Collected data entries
________________________
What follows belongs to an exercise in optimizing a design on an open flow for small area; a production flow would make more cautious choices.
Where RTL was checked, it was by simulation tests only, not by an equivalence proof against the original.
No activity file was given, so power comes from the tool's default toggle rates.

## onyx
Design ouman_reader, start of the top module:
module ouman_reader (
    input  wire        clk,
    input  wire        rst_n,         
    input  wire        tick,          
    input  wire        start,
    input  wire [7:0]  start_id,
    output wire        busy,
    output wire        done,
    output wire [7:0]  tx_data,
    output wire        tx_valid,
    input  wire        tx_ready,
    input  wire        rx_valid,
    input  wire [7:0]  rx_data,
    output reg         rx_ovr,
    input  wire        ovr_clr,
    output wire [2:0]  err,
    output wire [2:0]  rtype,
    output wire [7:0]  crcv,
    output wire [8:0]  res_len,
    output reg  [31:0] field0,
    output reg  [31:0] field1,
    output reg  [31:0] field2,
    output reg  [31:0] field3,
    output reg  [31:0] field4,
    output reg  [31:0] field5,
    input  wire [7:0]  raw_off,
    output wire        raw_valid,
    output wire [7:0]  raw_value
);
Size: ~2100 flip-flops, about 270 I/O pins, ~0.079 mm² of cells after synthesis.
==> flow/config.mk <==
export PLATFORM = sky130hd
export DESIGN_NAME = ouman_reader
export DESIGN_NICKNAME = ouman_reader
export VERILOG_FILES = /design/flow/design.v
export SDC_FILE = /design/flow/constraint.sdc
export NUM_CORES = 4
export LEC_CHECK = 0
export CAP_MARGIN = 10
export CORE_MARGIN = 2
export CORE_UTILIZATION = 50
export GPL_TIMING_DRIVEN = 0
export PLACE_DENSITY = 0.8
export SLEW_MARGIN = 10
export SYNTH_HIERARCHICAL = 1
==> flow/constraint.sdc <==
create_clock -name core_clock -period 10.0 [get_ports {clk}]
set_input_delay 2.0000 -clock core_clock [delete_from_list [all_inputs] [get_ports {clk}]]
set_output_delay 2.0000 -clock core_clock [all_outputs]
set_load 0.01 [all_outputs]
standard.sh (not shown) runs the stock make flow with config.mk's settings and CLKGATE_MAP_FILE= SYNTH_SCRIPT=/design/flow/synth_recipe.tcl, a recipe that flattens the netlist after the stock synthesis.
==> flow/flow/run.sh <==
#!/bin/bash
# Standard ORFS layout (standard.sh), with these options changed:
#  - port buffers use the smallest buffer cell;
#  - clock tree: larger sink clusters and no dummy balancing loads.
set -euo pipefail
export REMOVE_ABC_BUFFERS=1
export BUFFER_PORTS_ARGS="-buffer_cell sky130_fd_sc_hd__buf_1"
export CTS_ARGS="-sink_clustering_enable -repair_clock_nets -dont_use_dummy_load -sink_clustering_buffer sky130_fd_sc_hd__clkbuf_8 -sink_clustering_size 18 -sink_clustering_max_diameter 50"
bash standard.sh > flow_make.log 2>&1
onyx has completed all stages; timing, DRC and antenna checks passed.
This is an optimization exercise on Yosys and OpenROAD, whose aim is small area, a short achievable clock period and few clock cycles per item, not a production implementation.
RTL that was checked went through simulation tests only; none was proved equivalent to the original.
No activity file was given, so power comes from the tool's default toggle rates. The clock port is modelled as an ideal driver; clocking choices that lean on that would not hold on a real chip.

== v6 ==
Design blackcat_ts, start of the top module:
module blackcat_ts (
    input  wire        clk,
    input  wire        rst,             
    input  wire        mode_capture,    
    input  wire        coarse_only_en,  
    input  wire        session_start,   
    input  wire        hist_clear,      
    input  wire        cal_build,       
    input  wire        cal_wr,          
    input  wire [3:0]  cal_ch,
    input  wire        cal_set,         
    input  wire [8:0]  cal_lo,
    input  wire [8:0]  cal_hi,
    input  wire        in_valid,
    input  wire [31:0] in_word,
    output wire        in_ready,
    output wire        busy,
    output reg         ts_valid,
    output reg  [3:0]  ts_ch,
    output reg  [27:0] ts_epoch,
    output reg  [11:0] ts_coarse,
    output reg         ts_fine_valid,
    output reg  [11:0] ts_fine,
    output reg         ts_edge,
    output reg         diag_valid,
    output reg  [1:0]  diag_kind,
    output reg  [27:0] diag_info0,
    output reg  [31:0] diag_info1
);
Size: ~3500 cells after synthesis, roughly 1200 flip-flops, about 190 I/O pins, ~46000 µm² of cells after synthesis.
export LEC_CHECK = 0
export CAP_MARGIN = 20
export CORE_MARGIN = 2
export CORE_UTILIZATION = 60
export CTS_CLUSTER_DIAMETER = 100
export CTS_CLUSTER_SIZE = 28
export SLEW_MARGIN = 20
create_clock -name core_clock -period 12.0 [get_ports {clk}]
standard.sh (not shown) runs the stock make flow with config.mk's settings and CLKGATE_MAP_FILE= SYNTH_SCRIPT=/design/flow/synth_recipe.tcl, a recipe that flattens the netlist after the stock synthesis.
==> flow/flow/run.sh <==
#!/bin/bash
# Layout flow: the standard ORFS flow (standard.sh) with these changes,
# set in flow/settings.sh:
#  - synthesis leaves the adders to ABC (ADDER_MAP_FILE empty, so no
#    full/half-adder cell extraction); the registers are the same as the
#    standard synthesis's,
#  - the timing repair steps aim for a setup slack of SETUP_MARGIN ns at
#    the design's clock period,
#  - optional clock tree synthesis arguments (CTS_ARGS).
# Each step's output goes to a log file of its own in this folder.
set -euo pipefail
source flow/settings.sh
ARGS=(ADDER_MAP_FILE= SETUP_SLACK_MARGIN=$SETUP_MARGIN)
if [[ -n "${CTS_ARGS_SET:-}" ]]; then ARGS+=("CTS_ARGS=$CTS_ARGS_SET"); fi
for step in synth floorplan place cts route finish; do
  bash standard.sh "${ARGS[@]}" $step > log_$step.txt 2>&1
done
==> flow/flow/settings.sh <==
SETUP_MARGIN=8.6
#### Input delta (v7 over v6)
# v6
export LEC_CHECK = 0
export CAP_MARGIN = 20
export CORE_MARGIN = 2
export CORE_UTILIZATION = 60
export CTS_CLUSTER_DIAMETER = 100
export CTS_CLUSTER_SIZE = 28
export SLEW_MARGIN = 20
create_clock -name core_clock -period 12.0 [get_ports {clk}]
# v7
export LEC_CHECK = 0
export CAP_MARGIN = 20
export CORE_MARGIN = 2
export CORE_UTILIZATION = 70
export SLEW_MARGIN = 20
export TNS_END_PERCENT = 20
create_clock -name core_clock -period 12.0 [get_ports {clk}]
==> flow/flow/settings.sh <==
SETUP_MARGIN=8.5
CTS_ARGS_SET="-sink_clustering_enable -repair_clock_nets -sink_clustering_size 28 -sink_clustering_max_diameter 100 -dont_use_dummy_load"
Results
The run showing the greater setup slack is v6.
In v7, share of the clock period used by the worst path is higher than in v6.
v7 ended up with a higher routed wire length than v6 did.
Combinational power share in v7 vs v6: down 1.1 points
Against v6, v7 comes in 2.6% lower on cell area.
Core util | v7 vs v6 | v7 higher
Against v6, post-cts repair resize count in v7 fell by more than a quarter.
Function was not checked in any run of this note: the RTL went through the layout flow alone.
________________________
▸ GOAL OF THE EXERCISE:
For each line in the data that holds the word "simulation", copy the line.

▸ TASK RESULT:
Where RTL was checked, it was by simulation tests only, not by an equivalence proof against the original.
RTL that was checked went through simulation tests only; none was proved equivalent to the original.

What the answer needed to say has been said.